** Brief **
All lines in the material below that contain "repair" should be located and copied.

** Data **
===== src/rtl/taintcell_fifo.sv =====
// Shadow taint tracker for a first-word-fall-through FIFO: per-entry taint
// storage, shadow pointers/count, sticky occupancy taint and live tainted-entry count.
module taintcell_fifo #(
  parameter int    WIDTH = 64,
  parameter int    DEPTH = 8,
  parameter string MODE  = "precise",
  localparam int   CNT_W = $clog2(DEPTH+1)
) (
  input  logic             CLK,
  input  logic             reset,
  input  logic             PUSH,
  input  logic             POP,
  input  logic             FLUSH,
  input  logic             PUSH_taint,
  input  logic             POP_taint,
  input  logic [WIDTH-1:0] DATA_IN_taint,
  output logic [WIDTH-1:0] DATA_OUT_taint,
  output logic             FULL_taint,
  output logic             EMPTY_taint,
  output logic [CNT_W-1:0] COUNT,
  output logic [CNT_W-1:0] taint_sum
);

  localparam int PTR_W = (DEPTH > 1) ? $clog2(DEPTH) : 1;
  localparam logic [CNT_W-1:0] FULL_CNT = CNT_W'(DEPTH);
  localparam logic [CNT_W-1:0] ALMOST_CNT = CNT_W'(DEPTH-1);
  localparam logic [CNT_W-1:0] ONE_CNT = CNT_W'(1);

  generate
    if (MODE != "precise" && MODE != "conservative") begin : g_bad_mode
      $error("taintcell_fifo: unknown MODE '%s'", MODE);
    end
  endgenerate

  logic [WIDTH-1:0] r_mem [DEPTH];
  logic [PTR_W-1:0] r_wr_ptr, r_rd_ptr;
  logic [CNT_W-1:0] r_count, r_sum;
  logic             r_occ;

  // Controls are compared against a known 1 so an X request acts as idle.
  logic w_rst, w_flush, w_push, w_pop, w_push_t, w_pop_t;
  assign w_rst    = (reset      === 1'b1);
  assign w_flush  = (FLUSH      === 1'b1);
  assign w_push   = (PUSH       === 1'b1);
  assign w_pop    = (POP        === 1'b1);
  assign w_push_t = (PUSH_taint === 1'b1);
  assign w_pop_t  = (POP_taint  === 1'b1);

  logic             w_push_ok, w_pop_ok, w_occ_set, w_occ_clr;
  logic [WIDTH-1:0] w_wdata, w_head, w_mode_term;
  logic             w_wr_nz, w_rd_nz;

  assign w_push_ok = w_push & (r_count != FULL_CNT);
  assign w_pop_ok  = w_pop  & (r_count != '0);
  assign w_wdata   = DATA_IN_taint | {WIDTH{w_push_t}};
  assign w_wr_nz   = |w_wdata;
  assign w_rd_nz   = |r_mem[r_rd_ptr];
  assign w_occ_set = (w_push_ok & w_push_t) | (w_pop_ok & w_pop_t);
  // Only a clean pop that actually drains the queue forgets occupancy taint.
  assign w_occ_clr = w_pop_ok & ~w_pop_t & ~w_push_ok & (r_count == ONE_CNT);

  always_ff @(posedge CLK) begin
    if (w_rst || w_flush) begin
      r_wr_ptr <= '0;
      r_rd_ptr <= '0;
      r_count  <= '0;
      r_sum    <= '0;
      r_occ    <= 1'b0;
      for (int i = 0; i < DEPTH; i++) r_mem[i] <= '0;
    end else begin
      // push_ok & pop_ok implies 0<COUNT<DEPTH, so the two slots differ.
      if (w_push_ok) begin
        r_mem[r_wr_ptr] <= w_wdata;
        r_wr_ptr        <= r_wr_ptr + 1'b1;
      end
      if (w_pop_ok) begin
        r_mem[r_rd_ptr] <= '0;
        r_rd_ptr        <= r_rd_ptr + 1'b1;
      end
      r_count <= r_count + CNT_W'(w_push_ok) - CNT_W'(w_pop_ok);
      r_sum   <= r_sum + CNT_W'(w_push_ok & w_wr_nz) - CNT_W'(w_pop_ok & w_rd_nz);
      if (w_occ_set)      r_occ <= 1'b1;
      else if (w_occ_clr) r_occ <= 1'b0;
    end
  end

  generate
    if (MODE == "conservative") begin : g_cons
      assign w_mode_term = {WIDTH{r_occ}};
    end else begin : g_prec
      assign w_mode_term = '0;
    end
  endgenerate

  assign w_head         = (r_count != '0) ? r_mem[r_rd_ptr] : '0;
  assign DATA_OUT_taint = w_head | w_mode_term;
  assign FULL_taint     = r_occ & ((r_count == FULL_CNT) | (r_count == ALMOST_CNT));
  assign EMPTY_taint    = r_occ & (r_count <= ONE_CNT);
  assign COUNT          = r_count;
  assign taint_sum      = r_sum;

endmodule


===== config.mk =====
export PLATFORM = sky130hd
export DESIGN_NAME = taintcell_fifo
export DESIGN_NICKNAME = d
export VERILOG_FILES = /design/src/rtl/taintcell_fifo.sv
export SDC_FILE = /design/constraint.sdc
export NUM_CORES = 1
export LEC_CHECK = 0
export BUFFER_PORTS_ARGS = -buffer_cell sky130_fd_sc_hd__buf_2
export CORE_ASPECT_RATIO = 0.9
export CORE_MARGIN = 8
export CORE_UTILIZATION = 25
export CTS_CLUSTER_DIAMETER = 60
export DETAILED_ROUTE_END_ITERATION = 10
export PLACE_DENSITY = 0.53
export RECOVER_POWER = 100
export SLEW_MARGIN = 30
export SYNTH_ARGS = -nofsm -noshare
export SYNTH_HDL_FRONTEND = slang
export SYNTH_SLANG_ARGS = --single-unit

===== constraint.sdc =====
create_clock -name CLK -period 3.05 [get_ports CLK]
set_input_delay 0.305 -clock CLK [delete_from_list [all_inputs] [get_ports CLK]]
set_output_delay 0.305 -clock CLK [all_outputs]
set_load 0.01 [all_outputs]

==> results.py <==
metrics = {
    "power_and_ir_drop": {
        "p_seq_share_pct": 42.7,
        "power_uw": 16600,
        "power_per_cell_area_nw_per_um2": 547,
        "p_switching_uw": 4490,
        "pwr-share-clk_pct": 45.5,
        "leakage_uw": 0.0127,
        "p_int_uw": 12200,
        "combPwrFrac_pct": 11.8,
        "ir_drop_v": 0.000480,
        "switching_share_pct": 27.0,
    },
    "cells_and_area": {
        "layout.nets": 3220,
        "diodes": 0,
        "fillCellCount": 9832,
        "synthToLayoutAreaGrowth_pct": 27.5,
        "drive_above_1_share_pct": 20.7,
        "instances_no_fill": 4435,
        "multiInputGateArea_um2": 12500,
        "design_area_um2": 30400,
        "seqCellArea_um2": 10600,
        "fin_util_pct": 32.1,
    },
    "setup_path": {
        "path_class": "reg2reg",
        "cp_max_fo": 13,
        "endpoint_kind": "register",
        "crit_arrival_ps": 4350,
        "crit_path_start_kind": "register",
        "cp_data_required_time_ps": 3620,
    },
    "timing": {
        "finalSetupViolations": 5,
        "finalMaxSlewViolations": 0,
        "layout_setup_ws_ps": -728,
        "max_freq_ghz": 0.265,
        "finalCritPeriodShare_pct": 124,
        "worstMarginPinSlew_ps": 1350,
        "rsz0062_at_grt": "yes",
        "finalHoldViolations": 0,
        "slew_headroom_pct": 10.2,
        "finalSetupTns_ps": -2450,
        "fin_skew_ps": 36.8,
        "fin_crit_ps": 3780,
    },
    "yosys": {
        "yosys.area_share.adder_pct": 0.902,
        "synth_nets": 3036,
        "synthMuxAreaShare_pct": 11.4,
        "synth_top_cells_by_area": "dfxtp_1 (44%), nor2_1 (18%), a31oi_1 (13%)",
        "synth_commonest_cells": "nor2_1 (1176), dfxtp_1 (530), a31oi_1 (512)",
        "synth_simple_gate_area_share_pct": 20.5,
        "ys_warn_count": 0,
        "async_flop_share_pct": 0,
        "synth_top_family_by_area": "simple AND/OR/NAND/NOR gates",
        "syn-cell-area_um2": 23900,
        "synth_seq_cells": 530,
        "synthFlopType": "dfxtp_1",
        "synth_compound_area_share_pct": 16.7,
        "synth_area_leader_cell": "dfxtp_1",
        "synth_seq_area_share_pct": 44.4,
        "avgSynthCellArea_um2": 8.09,
        "synth.most_common_cell": "nor2_1",
        "synthCells": 2949,
        "synth-xor-area-share_pct": 0.330,
        "synth_top_area_share_pct": 44.4,
        "synth_cell_type_count": 36,
        "synth_edf_count": 0,
    },
    "clock_network": {
        "numCtsBuffers": 61,
        "cts_root_buf": "clkbuf_16",
        "clockBufferDepth": 3,
        "clk_latency_ps": 660,
        "cts_tree": "yes",
        "clk_pin_slew_ps": 60,
        "htree_levels": 2,
        "cts_sinks": 530,
    },
    "global_route": {
        "antenna_found_initial": 2,
        "grt_pass1_vias": 21400,
        "grt_pass1_wl_mm": 142,
        "grt_usage_pct": 17.2,
        "grt_max_degree": 205,
        "grt_overflow_total": 0,
    },
    "floorplan": {
        "die-height_um": 309,
        "die_x_um": 342,
        "initial_core_util_pct": 25.2,
        "fp.coreArea_um2": 94700,
        "dieArea_um2": 106000,
        "ios": 145,
        "placementRows": 107,
    },
    "placed_design": {
        "dp.cells": 4297,
        "post_dp_cell_area_um2": 27600,
        "io_buffers": 144,
        "dp_hpwl_mm": 60.6,
        "place.gp.congestion": 0.849,
    },
    "detailed_routing": {
        "via_per_inst": 5.26,
        "remaining_drc_errors": 0,
        "drt-initial-drc-count": 2814,
        "wirelength_mm": 95.4,
        "drtPass1Iterations": 8,
        "wl_per_cell_um": 21.5,
        "num_vias": 23300,
        "final_antenna_net_count": 0,
    },
    "run_status": {
        "status": "finished, violations left",
        "violations": "negative setup slack",
    },
    "flow_run": {
        "drv_cap": 0,
    },
    "hold_path": {
        "holdCritPathClass": "in2reg",
    },
}
[what timing repair did]
action / 4_1_cts / 5_1_grt
buffers inserted: 20 / 2
hold buffers: 1 / 0
pin swaps: 14 / 15
gates cloned: 4 / 1
setup endpoints to repair: 8 / 63
endpoints found under the hold margin: 1 / 0
resized for setup: 47 / 47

** Expected output **
[what timing repair did]
setup endpoints to repair: 8 / 63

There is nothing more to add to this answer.